**Task statement**
Return only that part of the material below which starts with the line containing "c108, s107, c110;" and goes on through the line containing "s255, c258, s257;", restated exactly.

○ ○ ○ ○

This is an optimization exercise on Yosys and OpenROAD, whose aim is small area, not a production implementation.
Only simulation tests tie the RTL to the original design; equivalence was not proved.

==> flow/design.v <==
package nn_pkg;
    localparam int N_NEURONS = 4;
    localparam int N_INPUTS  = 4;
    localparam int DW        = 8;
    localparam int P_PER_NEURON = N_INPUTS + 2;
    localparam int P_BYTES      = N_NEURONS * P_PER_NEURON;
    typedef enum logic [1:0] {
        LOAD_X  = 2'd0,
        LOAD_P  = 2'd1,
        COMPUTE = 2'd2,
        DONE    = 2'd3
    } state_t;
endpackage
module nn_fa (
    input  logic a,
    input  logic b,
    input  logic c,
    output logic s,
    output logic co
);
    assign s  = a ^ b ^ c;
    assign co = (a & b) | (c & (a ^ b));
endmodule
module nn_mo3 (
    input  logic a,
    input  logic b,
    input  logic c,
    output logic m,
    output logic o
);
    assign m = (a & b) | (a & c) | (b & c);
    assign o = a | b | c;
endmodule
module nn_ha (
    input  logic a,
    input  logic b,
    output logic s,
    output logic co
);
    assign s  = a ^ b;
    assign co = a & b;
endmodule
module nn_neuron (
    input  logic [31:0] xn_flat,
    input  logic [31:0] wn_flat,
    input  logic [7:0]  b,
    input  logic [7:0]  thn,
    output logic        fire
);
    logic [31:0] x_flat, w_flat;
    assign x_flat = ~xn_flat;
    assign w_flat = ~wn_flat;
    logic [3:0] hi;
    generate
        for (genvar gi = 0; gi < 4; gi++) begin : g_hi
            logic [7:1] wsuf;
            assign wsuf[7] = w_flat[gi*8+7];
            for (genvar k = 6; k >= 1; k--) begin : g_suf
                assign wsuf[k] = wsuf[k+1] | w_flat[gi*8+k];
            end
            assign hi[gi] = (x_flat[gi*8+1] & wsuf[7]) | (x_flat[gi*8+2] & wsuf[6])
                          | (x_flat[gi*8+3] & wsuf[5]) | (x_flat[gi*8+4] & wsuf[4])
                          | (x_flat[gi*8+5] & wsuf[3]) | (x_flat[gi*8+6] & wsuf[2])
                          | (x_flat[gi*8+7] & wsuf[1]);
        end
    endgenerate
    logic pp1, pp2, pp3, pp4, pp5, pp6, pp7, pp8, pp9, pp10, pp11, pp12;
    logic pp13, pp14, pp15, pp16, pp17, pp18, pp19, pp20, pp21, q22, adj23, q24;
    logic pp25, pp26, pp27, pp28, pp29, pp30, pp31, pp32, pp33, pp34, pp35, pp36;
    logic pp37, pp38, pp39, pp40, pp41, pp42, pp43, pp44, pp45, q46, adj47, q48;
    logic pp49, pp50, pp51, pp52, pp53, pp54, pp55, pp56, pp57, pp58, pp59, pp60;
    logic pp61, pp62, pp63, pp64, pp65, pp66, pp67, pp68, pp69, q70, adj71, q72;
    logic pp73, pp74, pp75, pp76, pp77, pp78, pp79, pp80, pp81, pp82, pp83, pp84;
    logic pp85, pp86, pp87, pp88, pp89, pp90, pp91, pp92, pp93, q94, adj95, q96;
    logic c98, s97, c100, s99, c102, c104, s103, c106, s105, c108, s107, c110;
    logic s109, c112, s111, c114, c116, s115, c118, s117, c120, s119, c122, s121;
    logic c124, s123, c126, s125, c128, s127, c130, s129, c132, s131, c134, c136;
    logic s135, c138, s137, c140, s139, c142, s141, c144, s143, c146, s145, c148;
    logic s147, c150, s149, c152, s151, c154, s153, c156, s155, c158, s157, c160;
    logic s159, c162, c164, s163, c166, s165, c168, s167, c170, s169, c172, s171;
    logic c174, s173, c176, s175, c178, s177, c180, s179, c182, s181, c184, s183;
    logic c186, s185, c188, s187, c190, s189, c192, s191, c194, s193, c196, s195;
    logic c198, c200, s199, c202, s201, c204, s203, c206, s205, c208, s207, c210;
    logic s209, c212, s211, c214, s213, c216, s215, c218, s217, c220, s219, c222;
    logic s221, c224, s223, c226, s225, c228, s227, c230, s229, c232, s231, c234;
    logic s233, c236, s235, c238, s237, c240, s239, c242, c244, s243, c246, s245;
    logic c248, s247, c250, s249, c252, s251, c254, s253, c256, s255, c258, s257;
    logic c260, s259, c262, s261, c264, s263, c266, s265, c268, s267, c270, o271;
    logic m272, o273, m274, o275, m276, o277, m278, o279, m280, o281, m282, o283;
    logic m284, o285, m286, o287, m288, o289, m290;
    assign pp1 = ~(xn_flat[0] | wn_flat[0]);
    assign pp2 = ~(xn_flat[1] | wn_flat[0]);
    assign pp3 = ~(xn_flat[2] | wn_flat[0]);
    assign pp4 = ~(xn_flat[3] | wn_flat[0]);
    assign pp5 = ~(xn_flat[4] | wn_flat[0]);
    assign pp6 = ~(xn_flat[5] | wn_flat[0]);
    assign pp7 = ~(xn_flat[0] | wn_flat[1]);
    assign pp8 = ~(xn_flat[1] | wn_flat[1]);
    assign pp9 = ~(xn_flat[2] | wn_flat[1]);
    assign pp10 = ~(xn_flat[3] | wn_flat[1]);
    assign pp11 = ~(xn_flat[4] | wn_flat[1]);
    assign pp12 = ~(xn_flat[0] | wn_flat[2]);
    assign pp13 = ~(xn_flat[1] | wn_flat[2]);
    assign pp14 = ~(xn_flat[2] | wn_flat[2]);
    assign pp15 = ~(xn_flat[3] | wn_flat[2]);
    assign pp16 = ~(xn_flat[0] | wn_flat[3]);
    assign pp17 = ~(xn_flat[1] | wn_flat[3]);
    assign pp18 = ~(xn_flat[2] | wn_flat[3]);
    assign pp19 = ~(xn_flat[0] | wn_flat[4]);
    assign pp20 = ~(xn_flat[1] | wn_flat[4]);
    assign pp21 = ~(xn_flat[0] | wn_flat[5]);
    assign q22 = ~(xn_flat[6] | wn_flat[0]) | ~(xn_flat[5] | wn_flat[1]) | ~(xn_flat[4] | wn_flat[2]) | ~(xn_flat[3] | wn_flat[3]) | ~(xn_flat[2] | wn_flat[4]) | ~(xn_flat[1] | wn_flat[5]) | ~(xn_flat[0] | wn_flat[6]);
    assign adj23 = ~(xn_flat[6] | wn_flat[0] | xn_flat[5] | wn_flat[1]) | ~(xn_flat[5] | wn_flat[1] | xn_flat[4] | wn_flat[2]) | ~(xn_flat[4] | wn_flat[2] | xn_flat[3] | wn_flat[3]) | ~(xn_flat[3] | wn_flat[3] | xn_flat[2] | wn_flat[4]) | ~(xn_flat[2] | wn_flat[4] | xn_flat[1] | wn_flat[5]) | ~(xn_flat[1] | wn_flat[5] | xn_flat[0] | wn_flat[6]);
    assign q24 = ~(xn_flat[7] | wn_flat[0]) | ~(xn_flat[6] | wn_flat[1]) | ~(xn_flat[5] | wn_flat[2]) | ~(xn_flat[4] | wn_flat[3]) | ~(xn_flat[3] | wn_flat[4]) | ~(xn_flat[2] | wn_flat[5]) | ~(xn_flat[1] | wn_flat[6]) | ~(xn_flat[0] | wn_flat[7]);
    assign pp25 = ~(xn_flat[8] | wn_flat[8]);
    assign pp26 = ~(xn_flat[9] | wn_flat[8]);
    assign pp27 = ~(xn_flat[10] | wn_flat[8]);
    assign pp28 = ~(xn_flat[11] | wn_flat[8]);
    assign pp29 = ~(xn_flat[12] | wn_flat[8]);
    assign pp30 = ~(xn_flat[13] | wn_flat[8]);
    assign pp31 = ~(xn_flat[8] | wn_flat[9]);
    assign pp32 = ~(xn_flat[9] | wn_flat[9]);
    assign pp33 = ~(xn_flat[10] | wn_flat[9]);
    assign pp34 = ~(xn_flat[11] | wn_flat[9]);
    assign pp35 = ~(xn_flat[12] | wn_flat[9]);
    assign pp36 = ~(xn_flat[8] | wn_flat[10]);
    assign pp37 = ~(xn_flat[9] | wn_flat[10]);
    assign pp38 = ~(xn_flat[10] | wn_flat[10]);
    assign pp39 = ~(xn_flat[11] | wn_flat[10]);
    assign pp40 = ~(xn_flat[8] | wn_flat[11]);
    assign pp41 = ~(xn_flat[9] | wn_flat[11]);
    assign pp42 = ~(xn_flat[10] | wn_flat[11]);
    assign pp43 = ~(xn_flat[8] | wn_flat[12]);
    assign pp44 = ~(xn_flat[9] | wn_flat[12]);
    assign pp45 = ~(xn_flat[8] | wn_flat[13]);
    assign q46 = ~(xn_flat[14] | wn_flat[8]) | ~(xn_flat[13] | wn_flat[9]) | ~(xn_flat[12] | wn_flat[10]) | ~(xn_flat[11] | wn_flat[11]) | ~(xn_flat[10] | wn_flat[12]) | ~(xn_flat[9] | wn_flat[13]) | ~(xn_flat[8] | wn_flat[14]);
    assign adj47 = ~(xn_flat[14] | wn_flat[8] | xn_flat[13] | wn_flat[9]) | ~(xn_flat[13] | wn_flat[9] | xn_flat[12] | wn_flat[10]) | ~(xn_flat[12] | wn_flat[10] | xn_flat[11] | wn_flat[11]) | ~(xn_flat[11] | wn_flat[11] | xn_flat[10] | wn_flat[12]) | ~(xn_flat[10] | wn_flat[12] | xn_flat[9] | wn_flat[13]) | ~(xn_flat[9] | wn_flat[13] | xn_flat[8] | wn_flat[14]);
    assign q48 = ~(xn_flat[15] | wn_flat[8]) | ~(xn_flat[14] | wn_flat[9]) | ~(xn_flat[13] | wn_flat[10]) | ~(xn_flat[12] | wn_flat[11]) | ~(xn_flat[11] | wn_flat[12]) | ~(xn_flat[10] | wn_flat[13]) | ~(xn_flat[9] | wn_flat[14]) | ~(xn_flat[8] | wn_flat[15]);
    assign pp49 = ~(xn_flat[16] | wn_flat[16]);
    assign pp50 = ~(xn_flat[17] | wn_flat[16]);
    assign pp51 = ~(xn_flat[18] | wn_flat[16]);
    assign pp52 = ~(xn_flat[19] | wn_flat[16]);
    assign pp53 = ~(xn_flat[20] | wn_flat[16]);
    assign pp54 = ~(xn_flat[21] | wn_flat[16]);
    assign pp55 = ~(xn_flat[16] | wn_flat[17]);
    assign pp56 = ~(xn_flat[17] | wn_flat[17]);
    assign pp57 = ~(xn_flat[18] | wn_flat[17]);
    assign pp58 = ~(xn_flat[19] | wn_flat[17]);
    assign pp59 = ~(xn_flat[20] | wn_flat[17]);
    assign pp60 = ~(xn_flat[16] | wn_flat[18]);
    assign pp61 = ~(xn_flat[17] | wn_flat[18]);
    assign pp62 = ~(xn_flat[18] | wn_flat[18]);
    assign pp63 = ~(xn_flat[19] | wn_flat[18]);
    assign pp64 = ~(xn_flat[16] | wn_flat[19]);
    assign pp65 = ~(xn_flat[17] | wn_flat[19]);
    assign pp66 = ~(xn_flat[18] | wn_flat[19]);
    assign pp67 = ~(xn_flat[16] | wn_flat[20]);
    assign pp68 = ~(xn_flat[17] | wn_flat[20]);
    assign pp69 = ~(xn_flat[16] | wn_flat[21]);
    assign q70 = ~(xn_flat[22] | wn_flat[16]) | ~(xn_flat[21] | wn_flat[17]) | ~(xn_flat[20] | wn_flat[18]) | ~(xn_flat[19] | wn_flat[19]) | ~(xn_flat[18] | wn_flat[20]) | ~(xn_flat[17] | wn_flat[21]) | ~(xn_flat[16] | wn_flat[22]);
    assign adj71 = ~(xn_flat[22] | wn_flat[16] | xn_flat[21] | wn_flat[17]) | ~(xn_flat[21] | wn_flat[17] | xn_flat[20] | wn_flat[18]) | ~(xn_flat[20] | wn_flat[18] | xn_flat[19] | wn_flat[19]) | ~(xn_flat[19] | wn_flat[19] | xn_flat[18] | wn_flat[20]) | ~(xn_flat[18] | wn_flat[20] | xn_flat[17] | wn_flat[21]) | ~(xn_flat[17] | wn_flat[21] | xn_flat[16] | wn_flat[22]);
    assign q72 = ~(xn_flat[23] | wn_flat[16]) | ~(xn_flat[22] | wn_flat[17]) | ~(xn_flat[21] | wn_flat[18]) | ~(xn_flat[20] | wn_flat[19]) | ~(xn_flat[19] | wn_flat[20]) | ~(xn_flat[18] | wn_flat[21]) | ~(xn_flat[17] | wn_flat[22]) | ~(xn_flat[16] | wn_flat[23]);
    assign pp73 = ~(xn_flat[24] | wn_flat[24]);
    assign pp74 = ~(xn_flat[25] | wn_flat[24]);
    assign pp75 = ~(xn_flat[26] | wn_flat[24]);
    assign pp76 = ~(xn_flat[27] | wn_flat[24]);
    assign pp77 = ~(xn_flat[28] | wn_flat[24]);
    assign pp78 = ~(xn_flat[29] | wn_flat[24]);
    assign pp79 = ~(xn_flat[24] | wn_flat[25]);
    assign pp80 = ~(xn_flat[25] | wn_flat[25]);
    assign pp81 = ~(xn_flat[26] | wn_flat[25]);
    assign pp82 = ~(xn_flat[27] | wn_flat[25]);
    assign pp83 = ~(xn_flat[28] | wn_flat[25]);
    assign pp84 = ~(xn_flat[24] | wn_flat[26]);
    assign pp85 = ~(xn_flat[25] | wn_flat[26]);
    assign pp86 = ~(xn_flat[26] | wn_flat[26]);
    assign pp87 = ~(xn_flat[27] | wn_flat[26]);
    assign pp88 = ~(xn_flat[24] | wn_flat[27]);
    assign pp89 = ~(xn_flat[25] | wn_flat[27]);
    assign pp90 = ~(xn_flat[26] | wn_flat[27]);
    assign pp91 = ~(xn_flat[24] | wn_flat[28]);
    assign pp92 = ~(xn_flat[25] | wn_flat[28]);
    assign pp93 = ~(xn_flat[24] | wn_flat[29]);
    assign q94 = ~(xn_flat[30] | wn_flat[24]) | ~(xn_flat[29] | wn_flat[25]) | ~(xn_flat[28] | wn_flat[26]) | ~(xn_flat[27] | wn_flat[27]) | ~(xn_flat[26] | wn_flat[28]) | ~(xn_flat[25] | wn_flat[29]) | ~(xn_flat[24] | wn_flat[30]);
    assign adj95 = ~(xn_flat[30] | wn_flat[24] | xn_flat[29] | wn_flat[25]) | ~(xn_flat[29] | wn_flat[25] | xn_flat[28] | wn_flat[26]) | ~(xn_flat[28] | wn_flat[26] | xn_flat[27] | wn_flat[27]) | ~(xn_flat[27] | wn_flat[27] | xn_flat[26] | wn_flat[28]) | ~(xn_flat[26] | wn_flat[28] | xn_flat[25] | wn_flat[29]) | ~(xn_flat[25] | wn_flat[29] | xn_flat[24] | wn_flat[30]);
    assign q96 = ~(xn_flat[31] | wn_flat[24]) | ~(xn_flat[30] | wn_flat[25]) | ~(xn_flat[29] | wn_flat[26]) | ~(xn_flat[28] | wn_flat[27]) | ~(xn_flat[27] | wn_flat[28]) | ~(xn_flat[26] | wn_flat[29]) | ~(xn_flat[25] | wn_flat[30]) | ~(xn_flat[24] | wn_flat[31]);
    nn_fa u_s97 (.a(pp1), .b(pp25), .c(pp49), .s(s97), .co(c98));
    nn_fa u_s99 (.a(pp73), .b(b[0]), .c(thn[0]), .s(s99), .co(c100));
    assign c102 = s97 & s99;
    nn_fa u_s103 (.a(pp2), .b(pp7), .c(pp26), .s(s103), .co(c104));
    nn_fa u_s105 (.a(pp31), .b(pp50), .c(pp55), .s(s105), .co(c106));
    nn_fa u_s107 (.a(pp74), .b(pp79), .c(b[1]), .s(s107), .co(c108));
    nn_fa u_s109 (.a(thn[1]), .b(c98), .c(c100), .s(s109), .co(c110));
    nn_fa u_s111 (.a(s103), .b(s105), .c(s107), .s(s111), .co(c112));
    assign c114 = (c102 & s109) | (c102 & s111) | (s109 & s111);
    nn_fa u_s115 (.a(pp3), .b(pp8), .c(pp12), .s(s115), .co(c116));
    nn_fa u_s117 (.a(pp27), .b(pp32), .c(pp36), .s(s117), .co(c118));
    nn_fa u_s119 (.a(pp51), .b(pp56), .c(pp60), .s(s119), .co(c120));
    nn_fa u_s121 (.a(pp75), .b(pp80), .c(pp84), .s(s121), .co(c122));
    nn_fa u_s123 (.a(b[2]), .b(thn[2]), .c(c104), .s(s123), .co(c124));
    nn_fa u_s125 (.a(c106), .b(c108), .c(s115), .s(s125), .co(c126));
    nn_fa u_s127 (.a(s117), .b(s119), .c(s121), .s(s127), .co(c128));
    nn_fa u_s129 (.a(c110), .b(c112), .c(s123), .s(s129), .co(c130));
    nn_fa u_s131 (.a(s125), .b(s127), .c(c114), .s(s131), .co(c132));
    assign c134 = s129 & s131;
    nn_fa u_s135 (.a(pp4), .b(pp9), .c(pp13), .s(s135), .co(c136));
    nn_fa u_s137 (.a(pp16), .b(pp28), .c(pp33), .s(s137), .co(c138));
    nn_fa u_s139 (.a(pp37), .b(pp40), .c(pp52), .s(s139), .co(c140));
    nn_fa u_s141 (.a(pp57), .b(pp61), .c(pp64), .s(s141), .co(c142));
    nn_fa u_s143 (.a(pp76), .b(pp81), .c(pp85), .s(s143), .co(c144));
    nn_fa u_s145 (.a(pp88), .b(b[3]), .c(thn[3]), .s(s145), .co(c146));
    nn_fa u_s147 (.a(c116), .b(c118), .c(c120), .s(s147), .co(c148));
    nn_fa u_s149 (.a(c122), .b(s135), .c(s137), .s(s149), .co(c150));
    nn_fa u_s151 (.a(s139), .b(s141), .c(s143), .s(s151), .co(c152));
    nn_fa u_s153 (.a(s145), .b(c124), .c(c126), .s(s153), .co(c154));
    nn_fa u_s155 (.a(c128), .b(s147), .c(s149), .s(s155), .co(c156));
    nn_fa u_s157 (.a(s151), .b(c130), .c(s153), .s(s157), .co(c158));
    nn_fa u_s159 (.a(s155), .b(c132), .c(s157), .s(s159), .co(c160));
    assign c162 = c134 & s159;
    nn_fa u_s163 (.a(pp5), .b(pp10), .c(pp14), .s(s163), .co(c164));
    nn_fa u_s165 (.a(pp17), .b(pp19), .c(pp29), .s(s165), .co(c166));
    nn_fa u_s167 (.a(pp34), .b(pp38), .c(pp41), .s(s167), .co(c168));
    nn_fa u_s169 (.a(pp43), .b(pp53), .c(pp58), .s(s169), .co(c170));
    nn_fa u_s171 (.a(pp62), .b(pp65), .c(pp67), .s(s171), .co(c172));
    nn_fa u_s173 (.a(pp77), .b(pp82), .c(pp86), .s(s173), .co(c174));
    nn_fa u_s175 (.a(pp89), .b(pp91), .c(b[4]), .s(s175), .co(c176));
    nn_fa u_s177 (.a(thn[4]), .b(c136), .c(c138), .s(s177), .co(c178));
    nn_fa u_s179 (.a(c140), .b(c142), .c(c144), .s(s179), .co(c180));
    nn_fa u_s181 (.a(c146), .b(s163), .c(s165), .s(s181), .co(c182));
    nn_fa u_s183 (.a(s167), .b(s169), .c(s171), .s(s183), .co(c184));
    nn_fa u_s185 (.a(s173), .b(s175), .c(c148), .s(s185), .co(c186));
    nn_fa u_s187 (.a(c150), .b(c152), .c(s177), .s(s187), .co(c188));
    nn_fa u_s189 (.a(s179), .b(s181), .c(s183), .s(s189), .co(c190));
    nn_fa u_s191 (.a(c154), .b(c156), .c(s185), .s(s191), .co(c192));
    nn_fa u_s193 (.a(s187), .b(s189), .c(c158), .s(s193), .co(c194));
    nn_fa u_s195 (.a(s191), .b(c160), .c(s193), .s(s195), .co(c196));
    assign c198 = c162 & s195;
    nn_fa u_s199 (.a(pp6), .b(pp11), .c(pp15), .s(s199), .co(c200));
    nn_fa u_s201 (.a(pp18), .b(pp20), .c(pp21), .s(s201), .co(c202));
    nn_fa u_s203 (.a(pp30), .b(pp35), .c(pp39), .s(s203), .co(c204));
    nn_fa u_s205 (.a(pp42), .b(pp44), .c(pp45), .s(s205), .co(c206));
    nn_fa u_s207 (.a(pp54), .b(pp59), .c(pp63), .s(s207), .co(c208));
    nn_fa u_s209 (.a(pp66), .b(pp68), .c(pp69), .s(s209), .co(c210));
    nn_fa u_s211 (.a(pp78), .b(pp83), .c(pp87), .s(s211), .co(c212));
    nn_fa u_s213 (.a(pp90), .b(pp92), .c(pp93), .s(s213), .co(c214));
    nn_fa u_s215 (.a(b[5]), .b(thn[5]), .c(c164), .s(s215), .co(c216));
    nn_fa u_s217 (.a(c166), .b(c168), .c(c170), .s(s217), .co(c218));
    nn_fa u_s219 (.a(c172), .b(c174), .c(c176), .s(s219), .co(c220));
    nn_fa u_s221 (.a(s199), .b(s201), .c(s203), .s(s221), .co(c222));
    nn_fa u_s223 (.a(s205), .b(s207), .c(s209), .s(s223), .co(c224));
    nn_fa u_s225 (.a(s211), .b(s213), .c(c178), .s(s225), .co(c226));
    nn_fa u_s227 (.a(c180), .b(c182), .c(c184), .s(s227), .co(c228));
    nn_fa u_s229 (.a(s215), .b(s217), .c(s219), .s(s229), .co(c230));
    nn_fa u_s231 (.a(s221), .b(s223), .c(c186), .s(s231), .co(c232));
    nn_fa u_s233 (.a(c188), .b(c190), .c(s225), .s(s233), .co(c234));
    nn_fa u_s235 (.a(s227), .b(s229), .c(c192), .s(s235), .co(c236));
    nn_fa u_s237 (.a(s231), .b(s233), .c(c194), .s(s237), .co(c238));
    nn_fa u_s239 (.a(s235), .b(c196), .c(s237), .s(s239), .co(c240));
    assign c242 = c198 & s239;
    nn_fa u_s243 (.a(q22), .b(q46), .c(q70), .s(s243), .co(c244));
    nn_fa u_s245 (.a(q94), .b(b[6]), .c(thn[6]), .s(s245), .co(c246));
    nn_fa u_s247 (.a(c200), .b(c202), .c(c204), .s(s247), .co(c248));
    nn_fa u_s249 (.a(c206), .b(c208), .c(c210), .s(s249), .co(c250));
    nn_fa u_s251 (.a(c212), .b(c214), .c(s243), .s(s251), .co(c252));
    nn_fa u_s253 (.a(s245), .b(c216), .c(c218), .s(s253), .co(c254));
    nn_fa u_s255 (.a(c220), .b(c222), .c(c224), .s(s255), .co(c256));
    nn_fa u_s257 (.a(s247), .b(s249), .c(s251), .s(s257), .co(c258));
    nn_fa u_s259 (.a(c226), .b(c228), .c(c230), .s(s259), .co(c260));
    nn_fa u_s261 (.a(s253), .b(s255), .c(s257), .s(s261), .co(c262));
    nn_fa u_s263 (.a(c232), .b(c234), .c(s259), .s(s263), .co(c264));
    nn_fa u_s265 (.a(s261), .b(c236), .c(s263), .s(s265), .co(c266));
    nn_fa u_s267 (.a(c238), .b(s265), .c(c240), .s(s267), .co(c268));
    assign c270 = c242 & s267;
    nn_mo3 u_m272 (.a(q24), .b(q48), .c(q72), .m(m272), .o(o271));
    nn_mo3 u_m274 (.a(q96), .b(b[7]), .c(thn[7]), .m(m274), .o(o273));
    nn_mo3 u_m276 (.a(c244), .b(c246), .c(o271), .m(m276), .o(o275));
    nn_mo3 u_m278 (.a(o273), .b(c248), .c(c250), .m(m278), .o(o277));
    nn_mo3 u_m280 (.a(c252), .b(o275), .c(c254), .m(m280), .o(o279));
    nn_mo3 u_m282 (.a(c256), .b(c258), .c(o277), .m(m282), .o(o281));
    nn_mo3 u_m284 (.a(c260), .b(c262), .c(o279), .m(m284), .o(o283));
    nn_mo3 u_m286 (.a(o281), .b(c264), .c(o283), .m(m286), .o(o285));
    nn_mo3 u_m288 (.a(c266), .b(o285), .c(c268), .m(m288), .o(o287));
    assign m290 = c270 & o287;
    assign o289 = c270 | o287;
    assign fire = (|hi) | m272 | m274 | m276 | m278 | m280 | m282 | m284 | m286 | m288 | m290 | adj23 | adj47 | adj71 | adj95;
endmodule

○ ○ ○ ○

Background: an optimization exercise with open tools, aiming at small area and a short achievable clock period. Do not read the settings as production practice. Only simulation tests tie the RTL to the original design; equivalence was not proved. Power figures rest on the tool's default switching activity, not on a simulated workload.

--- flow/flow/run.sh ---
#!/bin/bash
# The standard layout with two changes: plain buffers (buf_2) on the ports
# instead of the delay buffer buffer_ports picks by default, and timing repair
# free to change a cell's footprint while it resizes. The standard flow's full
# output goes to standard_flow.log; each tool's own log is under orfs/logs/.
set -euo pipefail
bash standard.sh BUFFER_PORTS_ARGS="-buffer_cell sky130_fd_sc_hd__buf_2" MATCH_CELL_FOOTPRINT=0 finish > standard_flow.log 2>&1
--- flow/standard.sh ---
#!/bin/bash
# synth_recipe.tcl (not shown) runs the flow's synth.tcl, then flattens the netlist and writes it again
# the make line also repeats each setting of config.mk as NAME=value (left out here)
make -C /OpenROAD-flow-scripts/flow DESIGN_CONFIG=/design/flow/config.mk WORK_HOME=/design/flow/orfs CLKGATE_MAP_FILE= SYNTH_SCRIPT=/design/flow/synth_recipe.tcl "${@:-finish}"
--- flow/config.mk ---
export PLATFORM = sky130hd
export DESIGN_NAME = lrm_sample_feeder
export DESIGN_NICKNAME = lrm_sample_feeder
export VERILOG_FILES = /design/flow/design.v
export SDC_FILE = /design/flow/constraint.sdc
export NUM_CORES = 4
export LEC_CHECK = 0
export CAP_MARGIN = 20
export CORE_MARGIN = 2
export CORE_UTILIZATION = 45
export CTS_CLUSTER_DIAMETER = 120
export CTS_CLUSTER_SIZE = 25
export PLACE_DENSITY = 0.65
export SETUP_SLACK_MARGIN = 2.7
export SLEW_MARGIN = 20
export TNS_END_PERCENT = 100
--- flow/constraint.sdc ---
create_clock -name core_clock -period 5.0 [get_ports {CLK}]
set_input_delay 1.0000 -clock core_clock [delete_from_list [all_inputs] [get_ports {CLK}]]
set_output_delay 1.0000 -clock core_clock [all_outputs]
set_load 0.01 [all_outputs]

○ ○ ○ ○

**Result for this exercise**
    logic c98, s97, c100, s99, c102, c104, s103, c106, s105, c108, s107, c110;
    logic s109, c112, s111, c114, c116, s115, c118, s117, c120, s119, c122, s121;
    logic c124, s123, c126, s125, c128, s127, c130, s129, c132, s131, c134, c136;
    logic s135, c138, s137, c140, s139, c142, s141, c144, s143, c146, s145, c148;
    logic s147, c150, s149, c152, s151, c154, s153, c156, s155, c158, s157, c160;
    logic s159, c162, c164, s163, c166, s165, c168, s167, c170, s169, c172, s171;
    logic c174, s173, c176, s175, c178, s177, c180, s179, c182, s181, c184, s183;
    logic c186, s185, c188, s187, c190, s189, c192, s191, c194, s193, c196, s195;
    logic c198, c200, s199, c202, s201, c204, s203, c206, s205, c208, s207, c210;
    logic s209, c212, s211, c214, s213, c216, s215, c218, s217, c220, s219, c222;
    logic s221, c224, s223, c226, s225, c228, s227, c230, s229, c232, s231, c234;
    logic s233, c236, s235, c238, s237, c240, s239, c242, c244, s243, c246, s245;
    logic c248, s247, c250, s249, c252, s251, c254, s253, c256, s255, c258, s257;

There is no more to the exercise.